▼

What follows belongs to an exercise in optimizing a design on an open flow for small area; a production flow would make more cautious choices. In this exercise RTL edits were held to simulation tests only and were not proved equivalent to the original. Power is estimated from default activity; no workload was simulated.

### design/flow/config.mk
export PLATFORM = sky130hd
export DESIGN_NAME = sa_line_loader
export DESIGN_NICKNAME = sa_line_loader
export VERILOG_FILES = /design/flow/design.v
export SDC_FILE = /design/flow/constraint.sdc
export NUM_CORES = 4
export LEC_CHECK = 0
export CAP_MARGIN = 20
export CORE_MARGIN = 2
export CORE_UTILIZATION = 40
export SLEW_MARGIN = 20
### design/flow/constraint.sdc
create_clock -name core_clock -period 5.0 [get_ports {clk}]
set_input_delay 1.0000 -clock core_clock [delete_from_list [all_inputs] [get_ports {clk}]]
set_output_delay 1.0000 -clock core_clock [all_outputs]
set_load 0.01 [all_outputs]
### design/flow/design.v
package sa_pkg;
  localparam int SA_DEPTH          = 18;
  localparam int SA_WIDTHS         = 1920;
  localparam int SA_ADDR_WIDTH     = 5;
  localparam int SA_IN_WIDTH       = 32;
  localparam int SA_WORDS_PER_LINE = SA_WIDTHS / SA_IN_WIDTH;
  typedef enum logic [1:0] {IDLE, FILL, WRITE, DONE} sa_state_e;
endpackage
module sa_line_packer #(
  parameter int IN_WIDTH = sa_pkg::SA_IN_WIDTH,
  parameter int WORDS    = sa_pkg::SA_WORDS_PER_LINE
) (
  input  logic                clk,
  input  logic                rst_n,
  input  logic                clr_i,
  input  logic                acc_i,
  input  logic [IN_WIDTH-1:0] word_i,
  output logic                last_o,
  output logic [IN_WIDTH*WORDS-1:0] line_nxt_o
);
  localparam int LW      = IN_WIDTH * WORDS;
  localparam int CW      = WORDS > 1 ? $clog2(WORDS) : 1;
  logic [CW-1:0] cnt_q, cnt_d;
  logic [LW-1:0] line_q;
  assign last_o = cnt_q == CW'(WORDS - 1);
  assign cnt_d  = clr_i ? '0 : !acc_i ? cnt_q : last_o ? '0 : cnt_q + 1'b1;
  always_comb begin
    line_nxt_o = line_q;
    if (acc_i) line_nxt_o[cnt_q*IN_WIDTH +: IN_WIDTH] = word_i;
  end
  always_ff @(posedge clk or negedge rst_n) begin
    if (!rst_n) begin
      cnt_q  <= '0;
      line_q <= '0;
    end else begin
      cnt_q  <= cnt_d;
      line_q <= line_nxt_o;
    end
  end
endmodule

▲

▶ _WHAT IS BEING ASKED_
Copy each line of the data exactly, leaving nothing out.

▶ _RESPONSE BOX_
What follows belongs to an exercise in optimizing a design on an open flow for small area; a production flow would make more cautious choices. In this exercise RTL edits were held to simulation tests only and were not proved equivalent to the original. Power is estimated from default activity; no workload was simulated.

### design/flow/config.mk
export PLATFORM = sky130hd
export DESIGN_NAME = sa_line_loader
export DESIGN_NICKNAME = sa_line_loader
export VERILOG_FILES = /design/flow/design.v
export SDC_FILE = /design/flow/constraint.sdc
export NUM_CORES = 4
export LEC_CHECK = 0
export CAP_MARGIN = 20
export CORE_MARGIN = 2
export CORE_UTILIZATION = 40
export SLEW_MARGIN = 20
### design/flow/constraint.sdc
create_clock -name core_clock -period 5.0 [get_ports {clk}]
set_input_delay 1.0000 -clock core_clock [delete_from_list [all_inputs] [get_ports {clk}]]
set_output_delay 1.0000 -clock core_clock [all_outputs]
set_load 0.01 [all_outputs]
### design/flow/design.v
package sa_pkg;
  localparam int SA_DEPTH          = 18;
  localparam int SA_WIDTHS         = 1920;
  localparam int SA_ADDR_WIDTH     = 5;
  localparam int SA_IN_WIDTH       = 32;
  localparam int SA_WORDS_PER_LINE = SA_WIDTHS / SA_IN_WIDTH;
  typedef enum logic [1:0] {IDLE, FILL, WRITE, DONE} sa_state_e;
endpackage
module sa_line_packer #(
  parameter int IN_WIDTH = sa_pkg::SA_IN_WIDTH,
  parameter int WORDS    = sa_pkg::SA_WORDS_PER_LINE
) (
  input  logic                clk,
  input  logic                rst_n,
  input  logic                clr_i,
  input  logic                acc_i,
  input  logic [IN_WIDTH-1:0] word_i,
  output logic                last_o,
  output logic [IN_WIDTH*WORDS-1:0] line_nxt_o
);
  localparam int LW      = IN_WIDTH * WORDS;
  localparam int CW      = WORDS > 1 ? $clog2(WORDS) : 1;
  logic [CW-1:0] cnt_q, cnt_d;
  logic [LW-1:0] line_q;
  assign last_o = cnt_q == CW'(WORDS - 1);
  assign cnt_d  = clr_i ? '0 : !acc_i ? cnt_q : last_o ? '0 : cnt_q + 1'b1;
  always_comb begin
    line_nxt_o = line_q;
    if (acc_i) line_nxt_o[cnt_q*IN_WIDTH +: IN_WIDTH] = word_i;
  end
  always_ff @(posedge clk or negedge rst_n) begin
    if (!rst_n) begin
      cnt_q  <= '0;
      line_q <= '0;
    end else begin
      cnt_q  <= cnt_d;
      line_q <= line_nxt_o;
    end
  end
endmodule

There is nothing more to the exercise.